SSH Configuration and Usage in Agent Deployment/Uninstall
The Cable Validation Tool (CVT) uses SSH for deploying and managing agents on Linux-based devices (hosts and switches). This document provides verification and QA teams with comprehensive guidance on SSH configuration, testing procedures, troubleshooting, and validation criteria for agent deployment and uninstall operations.
SSH Architecture
System Components
The CVT system uses multiple SSH components to handle different types of device connections:
-
SSH Connection Management
-
Base SSH client for establishing secure connections
-
Linux-specific SSH client for command execution on hosts and Linux switches
-
SFTP client for secure file transfers during deployment
-
Specialized client for MLNX-OS switch communication
-
-
Agent Deployment System
-
Linux agent deployment handler for hosts and Linux switches
-
MLNX-OS agent deployment handler for Mellanox switches
-
Device Support Matrix
|
Device Type |
OS Type |
SSH Usage |
Authentication |
|---|---|---|---|
|
Host |
Linux |
SSH + SFTP |
Password or SSH Keys |
|
Switch |
Linux (Cumulus, NVOS) |
SSH + SFTP |
Password (required) |
|
Switch |
MLNX-OS |
JSON API (not SSH) |
Password only |
Important Notes:
-
SSH is NOT used for MLNX-OS switches - they use JSON API over HTTP/HTTPS
-
For switches (including Linux switches), password authentication is required as the agent uses these credentials to communicate with the switch for port information retrieval
-
Supported Linux switch operating systems: Cumulus Linux, NVOS (for NVLink and XDR switches)
SSH Configuration
Environment Variables
Configure SSH behavior using these environment variables in /etc/cablevalidation/cvt_env.conf:
[ssh]
# SSH private key file path for HOST devices only
# NOTE: SSH keys are NOT used for switch devices (switches require password authentication)
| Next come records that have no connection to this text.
Context: an optimization exercise on an open-source flow, tuned for small area. The choices shown serve that exercise and are no tape-out recipe. At most, simulation tests tie the RTL to the original design; equivalence was not proved. Power figures rest on the tool's default switching activity, not on a simulated workload.

## tb_hw
module tb_hw (
    input clk,
    input rst,
    output out_test,
    input uart_rx,
    output rpi_tx,
    input sck_in,
    input ws_in,
    input sd_in,
    output out_test2,
    output [7:0] led
);
==> module tb_hw, before the edit <==
module tb_hw (
    input clk,
    input rst,
    output out_test,
    input uart_rx,
    output rpi_tx,
    input sck_in,
    input ws_in,
    input sd_in,
    output out_test2,
    output [7:0] led
);
    wire rstn = ~rst;
    reg uart_m, uart_s;
    reg sck_m, sck_s;
    reg ws_m, ws_s;
    reg sd_m, sd_s;
    always @(posedge clk) begin
        uart_m <= uart_rx & rstn;
        uart_s <= uart_m & rstn;
        sck_m  <= sck_in & rstn;
        sck_s  <= sck_m & rstn;
    end
    always @(posedge clk) begin
        ws_m <= ws_in; ws_s <= ws_m;
        sd_m <= sd_in; sd_s <= sd_m;
    end
    assign rpi_tx = uart_s;
    reg sck_d1, sck_d2;
    always @(posedge clk) begin
        sck_d1 <= sck_s & rstn;
        sck_d2 <= sck_d1 & rstn;
    end
    wire sck_p = sck_d1 & ~sck_d2;
    wire sck_n = ~sck_d1 & sck_d2;
    wire p_ld = sck_p & rstn;
    wire p_hd = ~sck_p & rstn;
    reg wsd, wsd1;
    always @(posedge clk) begin
        wsd  <= (ws_s & p_ld) | (wsd  & p_hd);
        wsd1 <= (wsd  & p_ld) | (wsd1 & p_hd);
    end
    wire wsp = wsd ^ wsd1;
    wire sample_clk = wsd1 & ~wsd;
    reg [3:0] counter;
    always @(posedge clk) begin
        if (rst) counter <= 4'd0;
        else if (sck_n) begin
            if (wsp) counter <= 4'd15;
            else if (counter != 4'd0) counter <= counter - 4'd1;
        end
    end
    reg [15:0] buffer;
    wire sd_r = sd_s & rstn;
    genvar gi;
    generate
        for (gi = 0; gi < 16; gi = gi + 1) begin : g_buf
            wire wr = rst | (sck_p & (counter == gi));
            always @(posedge clk) buffer[gi] <= wr ? sd_r : buffer[gi];
        end
    endgenerate
    reg [15:0] left_channel, right_channel;
    wire ld_l = sck_p & wsd & ~wsd1;
    wire ld_r = sck_p & sample_clk;
    wire l_ld = ld_l & rstn, l_hd = ~ld_l & rstn;
    wire r_ld = ld_r & rstn, r_hd = ~ld_r & rstn;
    always @(posedge clk) begin
        left_channel  <= (buffer & {16{l_ld}}) | (left_channel  & {16{l_hd}});
        right_channel <= (buffer & {16{r_ld}}) | (right_channel & {16{r_hd}});
    end
    reg [16:0] dac_l, dac_r;
    wire [16:0] dac_l_nx, dac_r_nx;
    wire pos_l = ~dac_l[16];
    wire pos_r = ~dac_r[16];
    rca #(17) u_add_l (.a(dac_l), .b({pos_l, ~left_channel[15],  left_channel[14:0]}),  .ci(pos_l), .s(dac_l_nx));
    rca #(17) u_add_r (.a(dac_r), .b({pos_r, ~right_channel[15], right_channel[14:0]}), .ci(pos_r), .s(dac_r_nx));
    always @(posedge clk) begin
        dac_l <= dac_l_nx | {17{rst}};
        dac_r <= dac_r_nx | {17{rst}};
    end
    assign out_test  = pos_l;
    assign out_test2 = pos_r;
    reg [30:0] ema;
    wire [15:0] ema_hi = ema[30:15];
    wire [16:0] ema_d;
    wire [15:0] ema_x  = right_channel & {16{sample_clk}};
    wire [15:0] ema_nh = ~(ema_hi & {16{sample_clk}});
    rca #(17) u_ema_sub (.a({ema_x[15], ema_x}), .b({ema_nh[15], ema_nh}), .ci(1'b1), .s(ema_d));
    wire s = ema_d[16];
    wire [18:0] dx  = {{2{s}}, ema_d};               
    wire [18:0] d4x = {ema_d[16:0], 2'b00};          
    wire [18:0] cs_s;                                 
    wire [18:0] cs_c;                                 
    assign cs_c[0] = 1'b0;
    generate
        for (gi = 0; gi < 18; gi = gi + 1) begin : g_csa
            assign cs_s[gi]   = ema[gi] ^ dx[gi] ^ d4x[gi];
            assign cs_c[gi+1] = (ema[gi] & dx[gi]) | (ema[gi] & d4x[gi]) | (dx[gi] & d4x[gi]);
        end
    endgenerate
    assign cs_s[18] = ema[18];
    wire [19:0] ema_lo_nx;
    rca #(20) u_ema_lo (.a({1'b0, cs_s}), .b({1'b0, cs_c}), .ci(1'b0), .s(ema_lo_nx));
    wire ema_inc = ema_lo_nx[19] & ~s;
    wire ema_dec = ~ema_lo_nx[19] & s;
    wire [11:0] ones, zeros;
    assign ones[0] = 1'b1;
    assign zeros[0] = 1'b1;
    generate
        for (gi = 1; gi < 12; gi = gi + 1) begin : g_pre
            assign ones[gi]  = ones[gi-1] & ema[18+gi];
            assign zeros[gi] = zeros[gi-1] & ~ema[18+gi];
        end
    endgenerate
    wire [11:0] ema_flip = ({12{ema_inc}} & ones) | ({12{ema_dec}} & zeros);
    wire [30:0] ema_nx = {ema[30:19] ^ ema_flip, ema_lo_nx[18:0]};
    always @(posedge clk) ema <= ema_nx & {31{rstn}};
    wire [14:0] mlo = ema_hi[14:0];
    wire neg = ema_hi[15];
    function automatic ge(input n, input [14:0] lo, input [15:0] t);
        ge = n ? (lo != 15'd0) && ({1'b0, lo} <= 16'd32768 - t) : ({1'b0, lo} >= t);
    endfunction
    wire [6:0] th = {ge(neg, mlo, 16'd29205), ge(neg, mlo, 16'd7336), ge(neg, mlo, 16'd1464),
                     ge(neg, mlo, 16'd368), ge(neg, mlo, 16'd93), ge(neg, mlo, 16'd19), ge(neg, mlo, 16'd5)};
    wire [2:0] lvl = {th[3], th[5] | (th[1] & ~th[3]), th[6] | (th[4] & ~th[5]) | (th[2] & ~th[3]) | (th[0] & ~th[1])};
    reg [2:0] lvl1, lvl2, lvl3;
    reg on;
    always @(posedge clk) begin
        lvl1 <= lvl & {3{rstn}};
        lvl2 <= lvl1 & {3{rstn}};
        lvl3 <= lvl2;
        on <= rstn;
    end
    wire [7:0] bar = {8{on}} & {lvl3 == 3'd7, lvl3 >= 3'd6, lvl3 >= 3'd5, lvl3 >= 3'd4,
                                lvl3 >= 3'd3, lvl3 >= 3'd2, lvl3 >= 3'd1, 1'b1};
    assign led = ~{bar[0], bar[1], bar[2], bar[3], bar[4], bar[5], bar[6], bar[7]};
endmodule
clock: 10.0 ns
lec_check: 0
cap_margin: 20
core_margin: 2
core_utilization: 55
slew_margin: 20
synth_memory_max_bits: 262144
standard.sh (not shown) runs the stock make flow with config.mk's settings and CLKGATE_MAP_FILE= SYNTH_SCRIPT=/design/flow/synth_recipe.tcl, a recipe that flattens the netlist after the stock synthesis.
==> flow/flow/run.sh <==
#!/bin/bash
# Standard ORFS layout with three changes: ports buffered with buf_1 cells,
# clock tree built from clkbuf_8 cells without dummy loads, and larger
# sink clusters.  Each tool's output is in orfs/logs; make's own output goes
# to flow_make.log.
set -euo pipefail
bash standard.sh \
  "BUFFER_PORTS_ARGS=-buffer_cell sky130_fd_sc_hd__buf_1" \
  "CTS_ARGS=-sink_clustering_enable -repair_clock_nets -dont_use_dummy_load -buf_list sky130_fd_sc_hd__clkbuf_4 -sink_clustering_size 20 -sink_clustering_max_diameter 60" \
  finish > flow_make.log 2>&1
Change:
--- a/flow/design.v
+++ b/flow/design.v
@@ -105,37 +105,36 @@
     wire [16:0] ema_d;
     wire [15:0] ema_x  = right_channel & {16{sample_clk}};
     wire [15:0] ema_nh = ~(ema_hi & {16{sample_clk}});
     rca #(17) u_ema_sub (.a({ema_x[15], ema_x}), .b({ema_nh[15], ema_nh}), .ci(1'b1), .s(ema_d));
     wire s = ema_d[16];
-    wire [18:0] dx  = {{2{s}}, ema_d};               
-    wire [18:0] d4x = {ema_d[16:0], 2'b00};          
-    wire [18:0] cs_s;                                 
-    wire [18:0] cs_c;                                 
+    wire [19:0] dx  = {{3{s}}, ema_d};              
+    wire [19:0] d4x = {s, ema_d[16:0], 2'b00};       
+    wire [19:0] cs_s;                                 
+    wire [20:0] cs_c;                                 
     assign cs_c[0] = 1'b0;
     generate
-        for (gi = 0; gi < 18; gi = gi + 1) begin : g_csa
+        for (gi = 0; gi < 20; gi = gi + 1) begin : g_csa
             assign cs_s[gi]   = ema[gi] ^ dx[gi] ^ d4x[gi];
             assign cs_c[gi+1] = (ema[gi] & dx[gi]) | (ema[gi] & d4x[gi]) | (dx[gi] & d4x[gi]);
         end
     endgenerate
-    assign cs_s[18] = ema[18];
-    wire [19:0] ema_lo_nx;
-    rca #(20) u_ema_lo (.a({1'b0, cs_s}), .b({1'b0, cs_c}), .ci(1'b0), .s(ema_lo_nx));
-    wire ema_inc = ema_lo_nx[19] & ~s;
-    wire ema_dec = ~ema_lo_nx[19] & s;
-    wire [11:0] ones, zeros;
+    wire [20:0] ema_lo_nx;
+    rca #(21) u_ema_lo (.a({1'b0, cs_s}), .b({1'b0, cs_c[19:0]}), .ci(1'b0), .s(ema_lo_nx));
+    wire ema_inc = ema_lo_nx[20] & ~s;
+    wire ema_dec = ~ema_lo_nx[20] & s;
+    wire [10:0] ones, zeros;
     assign ones[0] = 1'b1;
     assign zeros[0] = 1'b1;
     generate
-        for (gi = 1; gi < 12; gi = gi + 1) begin : g_pre
-            assign ones[gi]  = ones[gi-1] & ema[18+gi];
-            assign zeros[gi] = zeros[gi-1] & ~ema[18+gi];
+        for (gi = 1; gi < 11; gi = gi + 1) begin : g_pre
+            assign ones[gi]  = ones[gi-1] & ema[19+gi];
+            assign zeros[gi] = zeros[gi-1] & ~ema[19+gi];
         end
     endgenerate
-    wire [11:0] ema_flip = ({12{ema_inc}} & ones) | ({12{ema_dec}} & zeros);
-    wire [30:0] ema_nx = {ema[30:19] ^ ema_flip, ema_lo_nx[18:0]};
+    wire [10:0] ema_flip = ({11{ema_inc}} & ones) | ({11{ema_dec}} & zeros);
+    wire [30:0] ema_nx = {ema[30:20] ^ ema_flip, ema_lo_nx[19:0]};
     always @(posedge clk) ema <= ema_nx & {31{rstn}};
     wire [14:0] mlo = ema_hi[14:0];
     wire neg = ema_hi[15];
     function automatic ge(input n, input [14:0] lo, input [15:0] t);
         ge = n ? (lo != 15'd0) && ({1'b0, lo} <= 16'd32768 - t) : ({1'b0, lo} >= t);
Result:
- The new run ran to the end with no violations
- worst setup slack improves by 190 ps
- power is about the same
- area after synthesis went up by a few percent
- design area went up slightly
- sequential power is about the same
- maximum frequency went up slightly
- via count went down slightly
- clock-buffer cell count does not change
- routed wire length went down slightly
- first-iteration DRC count went down by a little under a tenth
- synthesized cell count went up slightly
- hold slack hardly moves
No functional check of the RTL was part of the second run of this note.


The RTL this note starts from:
==> flow/design.v <==
`default_nettype none
`default_nettype none
`default_nettype none
module fadd (
    input  a,
    input  b,
    input  c,
    output s,
    output co
);
    assign s  = a ^ b ^ c;
    assign co = (a & b) | (c & (a ^ b));
endmodule
module hadd (
    input  a,
    input  b,
    output s,
    output co
);
    assign s  = a ^ b;
    assign co = a & b;
endmodule
module ao22 (
    input  a,
    input  b,
    input  c,
    input  d,
    output y
);
    assign y = (a & b) | (c & d);
endmodule
module rca #(parameter N = 8) (
    input  [N-1:0] a,
    input  [N-1:0] b,
    input          ci,
    output [N-1:0] s,
    output         co
);
    wire [N:0] c;
    assign c[0] = ci;
    genvar i;
    generate
        for (i = 0; i < N; i = i + 1) begin : bit_
            fadd u_fa (.a(a[i]), .b(b[i]), .c(c[i]), .s(s[i]), .co(c[i+1]));
        end
    endgenerate
    assign co = c[N];
endmodule
`default_nettype none
module tb_hw (
    input clk,
    input rst,
    output out_test,
    input uart_rx,
    output rpi_tx,
    input sck_in,
    input ws_in,
    input sd_in,
    output out_test2,
    output [7:0] led
);
    wire rstn = ~rst;
    reg uart_m, uart_s;
    reg sck_m, sck_s;
    reg ws_m, ws_s;
    reg sd_m, sd_s;
    always @(posedge clk) begin
        uart_m <= uart_rx & rstn;
        uart_s <= uart_m & rstn;
        sck_m  <= sck_in & rstn;
        sck_s  <= sck_m & rstn;
    end
    always @(posedge clk) begin
        ws_m <= ws_in; ws_s <= ws_m;
        sd_m <= sd_in; sd_s <= sd_m;
    end
    assign rpi_tx = uart_s;
    reg sck_d1, sck_d2;
    always @(posedge clk) begin
        sck_d1 <= sck_s & rstn;
        sck_d2 <= sck_d1 & rstn;
    end
    wire sck_p = sck_d1 & ~sck_d2;
    wire sck_n = ~sck_d1 & sck_d2;
    wire p_ld = sck_p & rstn;
    wire p_hd = ~sck_p & rstn;
    reg wsd, wsd1;
    always @(posedge clk) begin
        wsd  <= (ws_s & p_ld) | (wsd  & p_hd);
        wsd1 <= (wsd  & p_ld) | (wsd1 & p_hd);
    end
    wire wsp = wsd ^ wsd1;
    wire sample_clk = wsd1 & ~wsd;
    reg [3:0] counter;
    always @(posedge clk) begin
        if (rst) counter <= 4'd0;
        else if (sck_n) begin
            if (wsp) counter <= 4'd15;
            else if (counter != 4'd0) counter <= counter - 4'd1;
        end
    end
    reg [15:0] buffer;
    wire sd_r = sd_s & rstn;
    genvar gi;
    generate
        for (gi = 0; gi < 16; gi = gi + 1) begin : g_buf
            wire wr = rst | (sck_p & (counter == gi));
            always @(posedge clk) buffer[gi] <= wr ? sd_r : buffer[gi];
        end
    endgenerate
    reg [15:0] left_channel, right_channel;
    wire ld_l = sck_p & wsd & ~wsd1;
    wire ld_r = sck_p & sample_clk;
    wire l_ld = ld_l & rstn, l_hd = ~ld_l & rstn;
    wire r_ld = ld_r & rstn, r_hd = ~ld_r & rstn;
    wire [15:0] left_nx, right_nx;
    generate
        for (gi = 0; gi < 16; gi = gi + 1) begin : g_chan
            ao22 u_l (.a(buffer[gi]), .b(l_ld), .c(left_channel[gi]),  .d(l_hd), .y(left_nx[gi]));
            ao22 u_r (.a(buffer[gi]), .b(r_ld), .c(right_channel[gi]), .d(r_hd), .y(right_nx[gi]));
        end
    endgenerate
    always @(posedge clk) begin
        left_channel  <= left_nx;
        right_channel <= right_nx;
    end
    reg [16:0] dac_l, dac_r;
    wire [15:0] dac_l_nx, dac_r_nx;
    wire dac_l_co, dac_r_co;
    wire pos_l = ~dac_l[16];
    wire pos_r = ~dac_r[16];
    rca #(16) u_add_l (.a(dac_l[15:0]), .b({~left_channel[15],  left_channel[14:0]}),  .ci(pos_l), .s(dac_l_nx), .co(dac_l_co));
    rca #(16) u_add_r (.a(dac_r[15:0]), .b({~right_channel[15], right_channel[14:0]}), .ci(pos_r), .s(dac_r_nx), .co(dac_r_co));
    always @(posedge clk) begin
        dac_l <= {~dac_l_co, dac_l_nx} | {17{rst}};
        dac_r <= {~dac_r_co, dac_r_nx} | {17{rst}};
    end
    assign out_test  = pos_l;
    assign out_test2 = pos_r;
    reg [30:0] ema;
    wire [15:0] ema_hi = ema[30:15];
    wire [16:0] ema_d;
    wire [15:0] ema_x  = right_channel & {16{sample_clk}};
    wire [15:0] ema_nh = ~(ema_hi & {16{sample_clk}});
    wire ema_sub_c1 = ema_x[0] | ema_nh[0];
    assign ema_d[0] = ~(ema_x[0] ^ ema_nh[0]);
    wire ema_sub_co;
    rca #(16) u_ema_sub (.a({ema_x[15], ema_x[15:1]}), .b({ema_nh[15], ema_nh[15:1]}), .ci(ema_sub_c1), .s(ema_d[16:1]), .co(ema_sub_co));
    wire s = ema_d[16];
    wire [18:0] dx  = {{2{s}}, ema_d};               
    wire [18:0] d4x = {ema_d[16:0], 2'b00};          
    wire [18:0] cs_s;                                 
    wire [18:0] cs_c;                                 
    assign cs_c[0] = 1'b0;
    generate
        for (gi = 0; gi < 2; gi = gi + 1) begin : g_csa_h
            hadd u_ha (.a(ema[gi]), .b(dx[gi]), .s(cs_s[gi]), .co(cs_c[gi+1]));
        end
        for (gi = 2; gi < 18; gi = gi + 1) begin : g_csa
            fadd u_fa (.a(ema[gi]), .b(dx[gi]), .c(d4x[gi]), .s(cs_s[gi]), .co(cs_c[gi+1]));
        end
    endgenerate
    assign cs_s[18] = ema[18];
    wire [19:0] ema_lo_nx;
    wire ema_lo_c2;
    assign ema_lo_nx[0] = cs_s[0];
    hadd u_ema_lo1 (.a(cs_s[1]), .b(cs_c[1]), .s(ema_lo_nx[1]), .co(ema_lo_c2));
    rca #(17) u_ema_lo (.a(cs_s[18:2]), .b(cs_c[18:2]), .ci(ema_lo_c2), .s(ema_lo_nx[18:2]), .co(ema_lo_nx[19]));
    wire ema_inc = ema_lo_nx[19] & ~s;
    wire ema_dec = ~ema_lo_nx[19] & s;
    wire [11:0] ones, zeros;
    assign ones[0] = 1'b1;
    assign zeros[0] = 1'b1;
    generate
        for (gi = 1; gi < 12; gi = gi + 1) begin : g_pre
            assign ones[gi]  = ones[gi-1] & ema[18+gi];
            assign zeros[gi] = zeros[gi-1] & ~ema[18+gi];
        end
    endgenerate
    wire [11:0] ema_flip = ({12{ema_inc}} & ones) | ({12{ema_dec}} & zeros);
    wire [30:0] ema_nx = {ema[30:19] ^ ema_flip, ema_lo_nx[18:0]};
    always @(posedge clk) ema <= ema_nx & {31{rstn}};
    wire [14:0] mlo = ema_hi[14:0];
    wire neg = ema_hi[15];
    function automatic ge(input n, input [14:0] lo, input [15:0] t);
        ge = n ? (lo != 15'd0) && ({1'b0, lo} <= 16'd32768 - t) : ({1'b0, lo} >= t);
    endfunction
    wire [6:0] th = {ge(neg, mlo, 16'd29205), ge(neg, mlo, 16'd7336), ge(neg, mlo, 16'd1464),
                     ge(neg, mlo, 16'd368), ge(neg, mlo, 16'd93), ge(neg, mlo, 16'd19), ge(neg, mlo, 16'd5)};
    wire [2:0] lvl = {th[3], th[5] | (th[1] & ~th[3]), th[6] | (th[4] & ~th[5]) | (th[2] & ~th[3]) | (th[0] & ~th[1])};
    reg [2:0] lvl1, lvl2, lvl3;
    reg on;
    always @(posedge clk) begin
        lvl1 <= lvl & {3{rstn}};
        lvl2 <= lvl1 & {3{rstn}};
        lvl3 <= lvl2;
        on <= rstn;
    end
    wire [7:0] bar = {8{on}} & {lvl3 == 3'd7, lvl3 >= 3'd6, lvl3 >= 3'd5, lvl3 >= 3'd4,
                                lvl3 >= 3'd3, lvl3 >= 3'd2, lvl3 >= 3'd1, 1'b1};
    assign led = ~{bar[0], bar[1], bar[2], bar[3], bar[4], bar[5], bar[6], bar[7]};
endmodule
Settings: LEC_CHECK=0, CAP_MARGIN=20, CORE_MARGIN=2, CORE_UTILIZATION=55, SLEW_MARGIN=20, SYNTH_HIERARCHICAL=1, SYNTH_MEMORY_MAX_BITS=262144, SYNTH_MINIMUM_KEEP_SIZE=0; clock period 10.0 ns.
Scripts as last shown in full above: flow/flow/run.sh
==> next run, changes <==
--- a/flow/design.v
+++ b/flow/design.v
@@ -157,7 +157,7 @@
             hadd u_ha (.a(ema[gi]), .b(dx[gi]), .s(cs_s[gi]), .co(cs_c[gi+1]));
         end
         for (gi = 2; gi < 18; gi = gi + 1) begin : g_csa
-            fadd u_fa (.a(ema[gi]), .b(dx[gi]), .c(d4x[gi]), .s(cs_s[gi]), .co(cs_c[gi+1]));
+            fadd u_fa (.a(ema[gi]), .b(d4x[gi]), .c(dx[gi]), .s(cs_s[gi]), .co(cs_c[gi+1]));
         end
     endgenerate
     assign cs_s[18] = ema[18];
@@ -165,7 +165,7 @@
     wire ema_lo_c2;
     assign ema_lo_nx[0] = cs_s[0];
     hadd u_ema_lo1 (.a(cs_s[1]), .b(cs_c[1]), .s(ema_lo_nx[1]), .co(ema_lo_c2));
-    rca #(17) u_ema_lo (.a(cs_s[18:2]), .b(cs_c[18:2]), .ci(ema_lo_c2), .s(ema_lo_nx[18:2]), .co(ema_lo_nx[19]));
+    rca #(17) u_ema_lo (.a(cs_c[18:2]), .b(cs_s[18:2]), .ci(ema_lo_c2), .s(ema_lo_nx[18:2]), .co(ema_lo_nx[19]));
     wire ema_inc = ema_lo_nx[19] & ~s;
     wire ema_dec = ~ema_lo_nx[19] & s;
     wire [11:0] ones, zeros;
Synthesized area is unchanged; register-to-register slack gains 0.03 ns; maximum frequency hardly moves; via count drops by 2.2%; worst hold slack gains 0.0092 ns; sequential share of layout area drops by 0.25 points; combinational power drops by about 2%; final area climbs by 0.66%.
Function was not checked in any run of this note: the RTL went through the layout flow alone.

what the ideal ports hide:
No port has a modelled driver above. Below, the same layouts with a new extraction and two added sets of constraints.
Step 1 assumes that a clkbuf_16 drives the clock port and a buf_2 every other input.
Step 2 times the ports against the registers' clock, not the clock port: input delays grow and output delays shrink by t, the midpoint of the rising clock arrivals with the driver on.
Slacks: ideal ports / drivers / drivers and shift; pairs: ideal ports / drivers.
run	shift t [ns]	setup WS [ns]	clock arrival spread, ns	pins driven straight from the clock port
the first run of note 1	0.553	0.152 / 0.152 / 0.152	0.042 / 0.041	1
the second run of note 1	0.555	0.339 / 0.339 / 0.339	0.031 / 0.031	1
the first run of note 2	0.562	0.188 / 0.188 / 0.188	0.031 / 0.031	1
the second run of note 2	0.535	0.214 / 0.214 / 0.214	0.056 / 0.056	1
After both steps setup and hold are still met in every run listed.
# Switch passwords are mandatory as agents use them to communicate with switches for port information
# Path must be accessible inside the collector container
CV_SSH_KEY_FILE=
# SSH connection timeout in seconds (default: 20)
# Applied to both SSH commands and SFTP transfers
SSH_CONN_TIMEOUT=20
# Enable automatic SSH key discovery (default: true)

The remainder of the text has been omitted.